**TRY IT**
Gather each line containing the string "when" from these entries.

[Collected data entries]

## src/rtl/multdiv_pkg.sv

```systemverilog
// Shared constants, ALU opcodes and FSM state encoding for the multiply/divide sequencer.
package multdiv_pkg;
  localparam int MD_WIDTH = 32;
  localparam int MD_CNT_W = 6;

  localparam logic [4:0] ALU_ADD = 5'b00000;
  localparam logic [4:0] ALU_SUB = 5'b00001;

  typedef enum logic [2:0] {
    S_IDLE     = 3'd0,
    S_MUL_ITER = 3'd1,
    S_DIV_NEGA = 3'd2,
    S_DIV_NEGB = 3'd3,
    S_DIV_ITER = 3'd4,
    S_DIV_FIX  = 3'd5,
    S_DONE     = 3'd6
  } md_state_e;
endpackage

```

## src/rtl/multdiv_iter_counter.sv

```systemverilog
// Iteration counter for the multiply/divide loops: counts 0..WIDTH-1, flags the last step.
module multdiv_iter_counter
  import multdiv_pkg::*;
#(
  parameter int WIDTH = MD_WIDTH,
  parameter int CNT_W = MD_CNT_W
) (
  input  logic clock,
  input  logic resetn,
  input  logic clr,
  input  logic en,
  output logic last
);

  logic [CNT_W-1:0] cnt_q, cnt_d;

  always_comb begin
    cnt_d = cnt_q;
    if (clr)     cnt_d = '0;
    else if (en) cnt_d = cnt_q + 1'b1;
  end

  always_ff @(posedge clock or negedge resetn) begin
    if (!resetn) cnt_q <= '0;
    else         cnt_q <= cnt_d;
  end

  assign last = (cnt_q == CNT_W'(WIDTH - 1));

endmodule

```

## src/rtl/multdiv_seq_ctrl.sv

```systemverilog
// Multiply (radix-2 Booth) / divide (restoring) sequencer driving an external ADD/SUB ALU.
// Divide path is built only when MULTDIV_DIV_EN is defined; otherwise DIV reports an exception.
//
// state      | meaning
// S_IDLE     | waiting for ctrl_MULT / ctrl_DIV
// S_MUL_ITER | one Booth add/sub + arithmetic shift per cycle, 32 cycles
// S_DIV_NEGA | |A| via ALU 0-A
// S_DIV_NEGB | |B| via ALU 0-B, remainder cleared
// S_DIV_ITER | one restoring shift/subtract per cycle, 32 cycles
// S_DIV_FIX  | negate quotient when operand signs differ
// S_DONE     | result valid, RDY pulse; a new start may be accepted here
module multdiv_seq_ctrl
  import multdiv_pkg::*;
#(
  parameter int WIDTH = MD_WIDTH,
  parameter int CNT_W = MD_CNT_W
) (
  input  logic             clock,
  input  logic             resetn,
  input  logic             ctrl_MULT,
  input  logic             ctrl_DIV,
  input  logic [WIDTH-1:0] data_operandA,
  input  logic [WIDTH-1:0] data_operandB,
  output logic [WIDTH-1:0] alu_a,
  output logic [WIDTH-1:0] alu_b,
  output logic [4:0]       alu_opcode,
  input  logic [WIDTH-1:0] alu_result,
  output logic [WIDTH-1:0] data_result,
  output logic             data_exception,
  output logic             data_resultRDY,
  output logic             busy
);

  md_state_e        state_q, state_d;
  logic [WIDTH-1:0] m_q, m_d;
  logic [WIDTH-1:0] qr_q, qr_d;
  logic [WIDTH-1:0] phi_q, phi_d;
  logic             q1_q, q1_d;
  logic [WIDTH-1:0] result_q, result_d;
  logic             exc_q, exc_d;
  logic             rdy_q, rdy_d;
  logic             busy_q, busy_d;
  logic             cnt_clr, cnt_en, cnt_last;
  logic [WIDTH-1:0] mul_phi_nxt, mul_q_nxt;

`ifdef MULTDIV_DIV_EN
  logic [WIDTH-1:0] b_q, b_d;
  logic             sign_q, sign_d;
  logic [WIDTH-1:0] r_sh, q_sh;

  assign r_sh = {phi_q[WIDTH-2:0], qr_q[WIDTH-1]};
  assign q_sh = {qr_q[WIDTH-2:0], 1'b0};
`endif

  // Arithmetic right shift of {alu_result, Q, q_1}
  assign mul_phi_nxt = {alu_result[WIDTH-1], alu_result[WIDTH-1:1]};
  assign mul_q_nxt   = {alu_result[0], qr_q[WIDTH-1:1]};

  multdiv_iter_counter #(
    .WIDTH (WIDTH),
    .CNT_W (CNT_W)
  ) u_iter_cnt (
    .clock  (clock),
    .resetn (resetn),
    .clr    (cnt_clr),
    .en     (cnt_en),
    .last   (cnt_last)
  );

  always_comb begin
    state_d    = state_q;
    m_d        = m_q;
    qr_d       = qr_q;
    phi_d      = phi_q;
    q1_d       = q1_q;
    result_d   = result_q;
    exc_d      = exc_q;
    rdy_d      = 1'b0;
`ifdef MULTDIV_DIV_EN
    b_d        = b_q;
    sign_d     = sign_q;
`endif
    cnt_clr    = 1'b0;
    cnt_en     = 1'b0;
    alu_a      = '0;
    alu_b      = '0;
    alu_opcode = ALU_ADD;

    case (state_q)
      S_MUL_ITER: begin
        cnt_en = 1'b1;
        alu_a  = phi_q;
        case ({qr_q[0], q1_q})
          2'b01:   alu_b = m_q;
          2'b10: begin
            alu_b      = m_q;
            alu_opcode = ALU_SUB;
          end
          default: alu_b = '0;
        endcase
        phi_d = mul_phi_nxt;
        qr_d  = mul_q_nxt;
        q1_d  = qr_q[0];
        if (cnt_last) begin
          state_d  = S_DONE;
          result_d = mul_q_nxt;
          exc_d    = (mul_phi_nxt != {WIDTH{mul_q_nxt[WIDTH-1]}});
          rdy_d    = 1'b1;
        end
      end
`ifdef MULTDIV_DIV_EN
      S_DIV_NEGA: begin
        alu_b      = m_q;
        alu_opcode = ALU_SUB;
        qr_d       = m_q[WIDTH-1] ? alu_result : m_q;
        state_d    = S_DIV_NEGB;
      end
      S_DIV_NEGB: begin
        alu_b      = b_q;
        alu_opcode = ALU_SUB;
        b_d        = b_q[WIDTH-1] ? alu_result : b_q;
        phi_d      = '0;
        cnt_clr    = 1'b1;
        state_d    = S_DIV_ITER;
      end
      S_DIV_ITER: begin
        cnt_en     = 1'b1;
        alu_a      = r_sh;
        alu_b      = b_q;
        alu_opcode = ALU_SUB;
        // Magnitudes are unsigned, so |B| = 2^31 still compares correctly
        if (r_sh >= b_q) begin
          phi_d = alu_result;
          qr_d  = q_sh | {{(WIDTH-1){1'b0}}, 1'b1};
        end else begin
          phi_d = r_sh;
          qr_d  = q_sh;
        end
        if (cnt_last) state_d = S_DIV_FIX;
      end
      S_DIV_FIX: begin
        if (sign_q) begin
          alu_b      = qr_q;
          alu_opcode = ALU_SUB;
          result_d   = alu_result;
        end else begin
          result_d   = qr_q;
        end
        exc_d   = 1'b0;
        rdy_d   = 1'b1;
        state_d = S_DONE;
      end
`endif
      S_DONE:  state_d = S_IDLE;
      default: state_d = S_IDLE;
    endcase

    if (state_q == S_IDLE || state_q == S_DONE) begin
      if (ctrl_MULT) begin
        state_d = S_MUL_ITER;
        m_d     = data_operandA;
        qr_d    = data_operandB;
        phi_d   = '0;
        q1_d    = 1'b0;
        cnt_clr = 1'b1;
      end else if (ctrl_DIV) begin
`ifdef MULTDIV_DIV_EN
        if (data_operandB == '0) begin
          state_d  = S_DONE;
          result_d = '0;
          exc_d    = 1'b1;
          rdy_d    = 1'b1;
        end else begin
          state_d = S_DIV_NEGA;
          m_d     = data_operandA;
          b_d     = data_operandB;
          sign_d  = data_operandA[WIDTH-1] ^ data_operandB[WIDTH-1];
        end
`else
        state_d  = S_DONE;
        result_d = '0;
        exc_d    = 1'b1;
        rdy_d    = 1'b1;
`endif
      end
    end
  end

  assign busy_d = (state_d != S_IDLE);

  always_ff @(posedge clock or negedge resetn) begin
    if (!resetn) begin
      state_q  <= S_IDLE;
      m_q      <= '0;
      qr_q     <= '0;
      phi_q    <= '0;
      q1_q     <= 1'b0;
      result_q <= '0;
      exc_q    <= 1'b0;
      rdy_q    <= 1'b0;
      busy_q   <= 1'b0;
`ifdef MULTDIV_DIV_EN
      b_q      <= '0;
      sign_q   <= 1'b0;
`endif
    end else begin
      state_q  <= state_d;
      m_q      <= m_d;
      qr_q     <= qr_d;
      phi_q    <= phi_d;
      q1_q     <= q1_d;
      result_q <= result_d;
      exc_q    <= exc_d;
      rdy_q    <= rdy_d;
      busy_q   <= busy_d;
`ifdef MULTDIV_DIV_EN
      b_q      <= b_d;
      sign_q   <= sign_d;
`endif
    end
  end

  assign data_result    = result_q;
  assign data_exception = exc_q;
  assign data_resultRDY = rdy_q;
  assign busy           = busy_q;

endmodule

```

## config.mk

```make
export PLATFORM = sky130hd
export DESIGN_NAME = multdiv_seq_ctrl
export DESIGN_NICKNAME = d
export VERILOG_FILES = /design/src/rtl/multdiv_pkg.sv /design/src/rtl/multdiv_iter_counter.sv /design/src/rtl/multdiv_seq_ctrl.sv
export SDC_FILE = /design/constraint.sdc
export NUM_CORES = 1
export LEC_CHECK = 0
export BUFFER_PORTS_ARGS = -buffer_cell sky130_fd_sc_hd__buf_2
export CAP_MARGIN = 20
export CORE_MARGIN = 2
export CORE_UTILIZATION = 52
export CTS_BUF_LIST = sky130_fd_sc_hd__clkbuf_8
export DETAILED_ROUTE_END_ITERATION = 10
export GPL_TIMING_DRIVEN = 0
export PLACE_DENSITY = 0.84
export SETUP_SLACK_MARGIN = 0.3
export SLEW_MARGIN = 10
export SYNTH_ARGS = -nofsm -noshare
export SYNTH_HDL_FRONTEND = slang
export SYNTH_SLANG_ARGS = --single-unit
```

## constraint.sdc

```tcl
create_clock -name clock -period 2.55 [get_ports clock]
set_input_delay 0 -clock clock [delete_from_list [all_inputs] [get_ports clock]]
set_output_delay 0 -clock clock [all_outputs]
set_load 0.03 [all_outputs]
```

==> impl_metrics.env <==
export IMPL_ys_seq_area_share_pct=56.77
export IMPL_crit_fanout=10
export IMPL_synth_cell_type_count=35
export IMPL_reg2regPathDepth=5
export IMPL_ys_flop_type="dfrtp_1"
export IMPL_yosys_warnings=0
export IMPL_fin_total_pwr_mw=9.632
export IMPL_synthArstFlopShare_pct=100.0
export IMPL_nFillCells=752
export IMPL_grt_pass1_vias=5845
export IMPL_io_pins=204
export IMPL_skew_ns=0.01265
export IMPL_drt_iter0_drc=419
export IMPL_final_cell_mix="buf_2 (199), dfrtp_1 (141), nand2_1 (101)"
export IMPL_clkSlewWorstSetupHoldPaths_ns=0.08
export IMPL_seq_area_um2=3528
export IMPL_numCtsBuffers=17
export IMPL_clock_latency_ns=0.43
export IMPL_min_period_ns=2.170
export IMPL_p_clk_share_pct=17.2
export IMPL_intPower_mw=5.633
export IMPL_start_kind="register"
export IMPL_maxCapViolations=0
export IMPL_cp_end_kind="output pin"
export IMPL_cp_slowest_cell="dfrtp_1"
export IMPL_avgRoutedWirePerCell_um=17.17
export IMPL_cpPeakStageDelay_ns=0.43
export IMPL_vdd_drop_max_mv=0.5998
export IMPL_dp_cells=922
export IMPL_final_antenna_net_count=0
export IMPL_syn_to_final_growth_pct=43.99
export IMPL_routed_wl_um=18190
export IMPL_tns_ns=0
export IMPL_arrival_ns=2.17
export IMPL_vias=5736
export IMPL_layoutNonFillerInstCount=1059
export IMPL_path_class="register to output pin"
export IMPL_p_per_area_nw_per_um2=1076
export IMPL_portBuffers=198
export IMPL_cts_tree="yes"
export IMPL_power_switching_mw=3.999
export IMPL_netlist_instances=577
export IMPL_reg2reg_to="data_result[11]"
export IMPL_finalHoldViolCount=0
export IMPL_drive_above_1_share_pct=32.86
export IMPL_drc_errors=0
export IMPL_path_cells="or3b_4, buf_6, nor2_4, buf_12, buf_6, and2_1, buf_4"
export IMPL_rows=39
export IMPL_grt_util_all_layers_pct=28.51
export IMPL_dp_hpwl_um=11240
export IMPL_place_ws_ns=0.02956
export IMPL_cp_required_ns=2.55
export IMPL_die_height_um=113.3
export IMPL_fmaxAchievable_ghz=0.4609
export IMPL_multi_input_area_um2=2511
export IMPL_min_path_type="input pin to asynchronous set/reset pin"
export IMPL_overflow=0
export IMPL_r2r_start="state_q[0]"
export IMPL_antenna_found_initial=0
export IMPL_synth_seq_cells=141
export IMPL_r2r_slack_ns=0.42
export IMPL_via_per_inst=5.416
export IMPL_worst_slew_pin_slew_ns=0.7209
export IMPL_gp_congestion=0.8739
export IMPL_cts_buffer_depth=2
export IMPL_setup_viol=0
export IMPL_cp_common_cell="buf_6"
export IMPL_syn_avg_cell_area_um2=10.77
export IMPL_leakagePower_nw=4.503
export IMPL_finalNetCount=1005
export IMPL_comb_power_share_pct=46.0
export IMPL_cts_max_level=4
export IMPL_p_seq_share_pct=36.8
export IMPL_synth_edff_count=0
export IMPL_status="finished, final reports clean"
export IMPL_p_sw_share_pct=41.52
export IMPL_die_x_um=113.3
export IMPL_start_util_pct=53.74
export IMPL_first_pass_iters=6
export IMPL_dieArea_um2=12840
export IMPL_final_common_cell="buf_2"
export IMPL_netlist_area_um2=6215
export IMPL_min_period_over_period_pct=85.08
export IMPL_grt_start_max_net_pins=77
export IMPL_rsz0062_at_grt="false"
export IMPL_cts_root_buffer_cell="clkbuf_8"
export IMPL_coreArea_um2=11560
export IMPL_relSlewSlack_pct=51.94
export IMPL_postLayoutSetupSlackWorst_ns=0.3805
export IMPL_clock_sinks=141
export IMPL_diodes=0
export IMPL_final_max_slew_viol_count=0
export IMPL_grt_first_pass_wirelength_um=28570
[cells in the mapped netlist (all sizes together) (2+ instances only)]
cell      n  share of area [%]
clkbuf   22                1.3
inv       5               0.30
nand4     7               0.70
nor3      5               0.40
nand3     5               0.40
nor4      3               0.30
or3       2               0.20
a21oi    34                2.7
xor2      3               0.42
nand2   101                6.1
or4       3               0.36
mux2     32                5.8
mux2i    32                5.2
a31oi     2               0.20
ha        2               0.40
nor3b     2               0.24
dfrtp   141                 57
o21ai    34                2.7
buf      21                1.8
a22o     34                4.8
nor2     11               0.66
and2     65                6.5
[power groups by stage]
stage          clock network [mW]  registers (mW)  logic, mW
4_1_cts                      1.69            3.51       4.15
3_5_place_dp                    0            3.55       3.94
3_3_place_gp                    0            3.49       3.80
5_1_grt                      1.79            3.63       4.78
2_1_floorplan                   0            3.41       2.90
6_report                     1.66            3.54       4.43
[timing repair]
item | 4_1_cts | 5_1_grt
resized for setup | 17 | 33
hold buffers | 98 | 0
endpoints found under the setup margin | 120 | 81
buffers inserted | 3 | 2
pin swaps | 2 | 1
hold endpoints to repair | 162 | 0
gates cloned | 0 | 2
[layer usage]
layer  GRT usage, %  vias to the layer above  wire, um
met5              0                        -         0
met2          49.06                      260      9357
li1               -                     2627         -
met4          10.98                        0       482
met1          34.89                     2810      7190
met3          6.909                       39      1155
[state kept, by name (all words and copies together), names as in the netlist]
signal,flops
data_result,32
m_q,32
phi_q,32
qr_q,32
u_iter_cnt.cnt_q,6
state_q,3
busy,1
data_exception,1
data_resultRDY,1
q1_q,1
[worst max-delay path: cells and delay by family, from the launching register on]
family / cells / cell delay (ns)
buf+inv: 4 / 0.60
simple gates: 3 / 0.69
flops: 1 / 0.43
[cells by family after synthesis]
kind of cell / share of synthesized area, %
compound gates: 11.17
xor+xnor: 0.5638
fa+ha+maj: 0.4026
buf+inv: 3.423
flops: 56.77
mux: 10.95
other cells: 0.06034
simple gates: 16.65
[through the flow]
step / area [um2] / hold WS (ns) / util [%]
after global placement: 7396 / 0.2071 / 63.95
after CTS: 8842 / 0.1164 / 76.46
final: 8949 / 0.1219 / 77.38
after floorplan: 6226 / -0.2956 / -
after detailed placement: 7430 / 0.03380 / 64.24
after global routing: 8949 / 0.1359 / 77.38
[final cells by class]
type                       count  share of cell area (%)
buffer                        43                   2.629
clock buffer                  18                   2.768
clock inverter                14                   1.342
inverter                       5                  0.2097
multi-input combinational    391                   28.06
sequential                   141                   39.43
tap                          143                   1.999
timing repair buffer         304                   23.56
[how the worst max path moves through the flow]
stage                    start                  end  slack [ns]  depth (start not counted)
floorplan           state_q[2]      data_result[10]        0.74                          5
global placement        resetn              m_q[11]       -0.33                          1
detailed placement  state_q[2]            phi_q[28]        0.03                          5
CTS                 state_q[2]            alu_b[22]        0.26                          6
global route        state_q[2]  u_iter_cnt.cnt_q[0]        0.29                          6
finish              state_q[0]            alu_b[12]        0.38                          7
(Power assumes the default switching activity.)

**REPLY TO THE EXERCISE**
// Divide path is built only when MULTDIV_DIV_EN is defined; otherwise DIV reports an exception.
// S_DIV_FIX  | negate quotient when operand signs differ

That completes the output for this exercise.